Exercise objective:
Which lines of the data contain the string "would"? Show each of them.

Records to use:
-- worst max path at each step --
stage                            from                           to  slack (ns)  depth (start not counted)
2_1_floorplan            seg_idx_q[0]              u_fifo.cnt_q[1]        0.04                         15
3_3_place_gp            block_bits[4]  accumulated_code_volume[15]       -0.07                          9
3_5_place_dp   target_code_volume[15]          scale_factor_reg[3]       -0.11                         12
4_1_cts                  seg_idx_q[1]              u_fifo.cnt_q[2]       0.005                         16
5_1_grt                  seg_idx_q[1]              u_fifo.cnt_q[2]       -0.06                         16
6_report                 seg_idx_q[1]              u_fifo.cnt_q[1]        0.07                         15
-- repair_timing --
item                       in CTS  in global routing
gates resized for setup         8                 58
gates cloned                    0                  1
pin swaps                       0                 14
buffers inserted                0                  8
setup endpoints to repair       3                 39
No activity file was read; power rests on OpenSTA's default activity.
**src/hdl/strap_regs.svh**
```systemverilog
`ifndef STRAP_REGS_SVH
`define STRAP_REGS_SVH

// System clock period in nanoseconds.
`define STRAP_CLK_PERIOD_NS 40

// A strap level must hold this long before it is believed.
`define STRAP_FILTER_TIME_NS 1000

// Least time, so the cycle count rounds up.
`define STRAP_FILTER_CYCLES ((`STRAP_FILTER_TIME_NS + `STRAP_CLK_PERIOD_NS - 1) / `STRAP_CLK_PERIOD_NS)

// Width of the settle counter; it must hold STRAP_FILTER_CYCLES - 1.
`define STRAP_CNT_W 5

// Value of every decoded output while reset is applied.
`define STRAP_OUT_RST 1'b0

`endif

```
**src/hdl/strap_pkg.sv**
```systemverilog
`include "strap_regs.svh"

package strap_pkg;

	// Three levels that a strap pin can present.
	typedef enum logic [2:0] {
		LVL_LOW = 3'b001,
		LVL_HIGH = 3'b010,
		LVL_FLOAT = 3'b100
	} level_type;

	// Sequencing of the decoder.
	typedef enum logic [2:0] {
		ST_WAIT = 3'b001,
		ST_SWITCH = 3'b010,
		ST_RUN = 3'b100
	} main_state_type;

	// State of one strap filter.
	typedef struct packed {
		logic hi1;
		logic lo1;
		logic hi2;
		logic lo2;
		level_type cand;
		logic [`STRAP_CNT_W-1:0] cnt;
		level_type stable;
		logic valid;
	} filter_state_type;

	// State of the decoder; every output is a field here.
	typedef struct packed {
		main_state_type st;
		logic ext;
		logic sp_en;
		logic sclk;
		logic sdin;
		logic ssel;
		logic rise;
		logic ddr;
		logic cal;
		logic des;
		logic range;
		logic swing;
		logic valid;
	} decode_state_type;

	// Comparator pair to level: above the upper threshold wins, neither means floating.
	function automatic level_type to_level(input logic hi, input logic lo);
		if (hi) begin
			return LVL_HIGH;
		end
		if (lo) begin
			return LVL_LOW;
		end
		return LVL_FLOAT;
	endfunction

	// True when a strap is left open.
	function automatic logic is_float(input level_type lvl);
		return lvl == LVL_FLOAT;
	endfunction

endpackage

```
**src/hdl/strap_level_if.sv**
```systemverilog
`timescale 1ns/1ns

interface strap_level_if;
	strap_pkg::level_type level;
	logic valid;
	logic bit_level;

	modport src (
		output level,
		output valid,
		output bit_level
	);

	modport dst (
		input level,
		input valid,
		input bit_level
	);
endinterface

```
**src/hdl/strap_filter.sv**
```systemverilog
`timescale 1ns/1ns
`include "strap_regs.svh"

module strap_filter (
	// Clock and reset.
	input wire logic clk,
	input wire logic sys_rst,
	// Comparator outputs of one tri-level pin.
	input wire logic pin_hi,
	input wire logic pin_lo,
	// Filtered level toward the decoder.
	strap_level_if.src lvl
);

	strap_pkg::filter_state_type s_r;
	strap_pkg::filter_state_type s_nxt;
	strap_pkg::level_type cur_level;

	// Level seen after the second synchroniser stage only.
	assign cur_level = strap_pkg::to_level(s_r.hi2, s_r.lo2);

	// Two-stage synchroniser then a settle counter; a pin in transit crosses the middle band and would
	// look floating for a moment, so a level is only believed after it has held steady.
	always_comb begin
		s_nxt = s_r;
		s_nxt.hi1 = pin_hi;
		s_nxt.lo1 = pin_lo;
		s_nxt.hi2 = s_r.hi1;
		s_nxt.lo2 = s_r.lo1;
		if (cur_level != s_r.cand) begin
			s_nxt.cand = cur_level;
			s_nxt.cnt = '0;
		end else if (s_r.cnt != `STRAP_CNT_W'(`STRAP_FILTER_CYCLES - 1)) begin
			s_nxt.cnt = s_r.cnt + `STRAP_CNT_W'(1);
		end else begin
			s_nxt.stable = s_r.cand;
			s_nxt.valid = 1'b1;
		end
	end

	// State register.
	always_ff @(posedge clk) begin
		if (sys_rst) begin
			s_r <= '{hi1: 1'b0, lo1: 1'b0, hi2: 1'b0, lo2: 1'b0, cand: strap_pkg::LVL_FLOAT,
				cnt: '0, stable: strap_pkg::LVL_FLOAT, valid: 1'b0};
		end else begin
			s_r <= s_nxt;
		end
	end

	// The raw digital level serves the serial functions, which must not see the settle delay.
	assign lvl.level = s_r.stable;
	assign lvl.valid = s_r.valid;
	assign lvl.bit_level = s_r.hi2;

endmodule

```
**src/hdl/strap_mode_decoder.sv**
```systemverilog
`timescale 1ns/1ns
`include "strap_regs.svh"

module strap_mode_decoder (
	// Clock and reset.
	input wire logic clk,
	input wire logic sys_rst,
	// Mode strap comparators.
	input wire logic mode_strap_hi,
	input wire logic mode_strap_lo,
	// Output swing strap comparators, serial clock in extended mode.
	input wire logic swing_strap_hi,
	input wire logic swing_strap_lo,
	// Launch edge strap comparators, serial data in extended mode.
	input wire logic edge_strap_hi,
	input wire logic edge_strap_lo,
	// Calibration strap comparators, serial select in extended mode.
	input wire logic cal_strap_hi,
	input wire logic cal_strap_lo,
	// Mode and serial port.
	output logic extended_mode,
	output logic serial_port_enable,
	output logic serial_clock,
	output logic serial_port_input,
	output logic serial_port_select,
	// Pin-controlled settings.
	output logic launch_edge_select,
	output logic ddr_enable,
	output logic cal_delay_high,
	output logic dual_edge_sampling,
	output logic input_range_high,
	output logic output_swing_high,
	// Settings have been decoded at least once.
	output logic settings_valid
);

	////////////////////////////////////////////////////////////////////////////////

	strap_level_if mode_lvl ();
	strap_level_if swing_lvl ();
	strap_level_if edge_lvl ();
	strap_level_if cal_lvl ();

	// One filter per tri-level pin; each one synchronises before anything decodes.
	strap_filter mode_filter (
		.clk(clk),
		.sys_rst(sys_rst),
		.pin_hi(mode_strap_hi),
		.pin_lo(mode_strap_lo),
		.lvl(mode_lvl)
	);

	strap_filter swing_filter (
		.clk(clk),
		.sys_rst(sys_rst),
		.pin_hi(swing_strap_hi),
		.pin_lo(swing_strap_lo),
		.lvl(swing_lvl)
	);

	strap_filter edge_filter (
		.clk(clk),
		.sys_rst(sys_rst),
		.pin_hi(edge_strap_hi),
		.pin_lo(edge_strap_lo),
		.lvl(edge_lvl)
	);

	strap_filter cal_filter (
		.clk(clk),
		.sys_rst(sys_rst),
		.pin_hi(cal_strap_hi),
		.pin_lo(cal_strap_lo),
		.lvl(cal_lvl)
	);

	////////////////////////////////////////////////////////////////////////////////

	strap_pkg::decode_state_type s_r;
	strap_pkg::decode_state_type s_nxt;
	logic all_valid;
	logic want_ext;

	// Nothing is decoded until every pin has first settled; after that each pin is decoded as soon as its own filter settles.
	assign all_valid = mode_lvl.valid & swing_lvl.valid & edge_lvl.valid & cal_lvl.valid;

	// Open mode strap means extended control.
	assign want_ext = strap_pkg::is_float(mode_lvl.level);

	// Next-state and decode logic. A mode change passes through one cycle with all outputs but ext and valid off, so the
	// serial port and the pin functions are never active together on a shared pin.
	always_comb begin
		s_nxt = s_r;
		case (s_r.st)
			strap_pkg::ST_WAIT: begin
				if (all_valid) begin
					s_nxt.st = strap_pkg::ST_RUN;
					s_nxt.ext = want_ext;
				end
			end
			strap_pkg::ST_SWITCH: begin
				s_nxt.st = strap_pkg::ST_RUN;
				s_nxt.ext = want_ext;
			end
			strap_pkg::ST_RUN: begin
				if (want_ext != s_r.ext) begin
					s_nxt.st = strap_pkg::ST_SWITCH;
				end
			end
			default: begin
				s_nxt.st = strap_pkg::ST_WAIT;
			end
		endcase

		// All outputs but ext and valid start from off and are then filled for the mode in force.
		s_nxt.sp_en = `STRAP_OUT_RST;
		s_nxt.sclk = `STRAP_OUT_RST;
		s_nxt.sdin = `STRAP_OUT_RST;
		s_nxt.ssel = `STRAP_OUT_RST;
		s_nxt.rise = `STRAP_OUT_RST;
		s_nxt.ddr = `STRAP_OUT_RST;
		s_nxt.cal = `STRAP_OUT_RST;
		s_nxt.des = `STRAP_OUT_RST;
		s_nxt.range = `STRAP_OUT_RST;
		s_nxt.swing = `STRAP_OUT_RST;
		s_nxt.valid = s_r.valid;

		if (s_nxt.st == strap_pkg::ST_RUN) begin
			s_nxt.valid = 1'b1;
			if (s_nxt.ext) begin
				// Shared pins become the serial port; pin functions stay off.
				s_nxt.sp_en = 1'b1;
				s_nxt.sclk = swing_lvl.bit_level;
				s_nxt.sdin = edge_lvl.bit_level;
				s_nxt.ssel = cal_lvl.bit_level;
			end else begin
				// Serial port held idle; settings come from the strap levels alone. A mode strap that
				// drifts open here would flip the block into extended mode, hence the board must hold it.
				s_nxt.sp_en = 1'b0;
				s_nxt.range = (mode_lvl.level == strap_pkg::LVL_HIGH);
				s_nxt.swing = (swing_lvl.level == strap_pkg::LVL_HIGH);
				s_nxt.ddr = strap_pkg::is_float(edge_lvl.level);
				s_nxt.rise = (edge_lvl.level == strap_pkg::LVL_HIGH);
				s_nxt.cal = (cal_lvl.level == strap_pkg::LVL_HIGH);
				s_nxt.des = strap_pkg::is_float(cal_lvl.level);
			end
		end
	end

	// State register; every output field resets to off.
	always_ff @(posedge clk) begin
		if (sys_rst) begin
			s_r <= '{st: strap_pkg::ST_WAIT, ext: `STRAP_OUT_RST, sp_en: `STRAP_OUT_RST,
				sclk: `STRAP_OUT_RST, sdin: `STRAP_OUT_RST, ssel: `STRAP_OUT_RST,
				rise: `STRAP_OUT_RST, ddr: `STRAP_OUT_RST, cal: `STRAP_OUT_RST,
				des: `STRAP_OUT_RST, range: `STRAP_OUT_RST, swing: `STRAP_OUT_RST,
				valid: `STRAP_OUT_RST};
		end else begin
			s_r <= s_nxt;
		end
	end

	////////////////////////////////////////////////////////////////////////////////

	// Outputs straight from the state register.
	assign extended_mode = s_r.ext;
	assign serial_port_enable = s_r.sp_en;
	assign serial_clock = s_r.sclk;
	assign serial_port_input = s_r.sdin;
	assign serial_port_select = s_r.ssel;
	assign launch_edge_select = s_r.rise; // High means launch on the rising strobe edge.
	assign ddr_enable = s_r.ddr;
	assign cal_delay_high = s_r.cal;
	assign dual_edge_sampling = s_r.des;
	assign input_range_high = s_r.range;
	assign output_swing_high = s_r.swing;
	assign settings_valid = s_r.valid;

endmodule

```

Response for this exercise:
	// Two-stage synchroniser then a settle counter; a pin in transit crosses the middle band and would
				// drifts open here would flip the block into extended mode, hence the board must hold it.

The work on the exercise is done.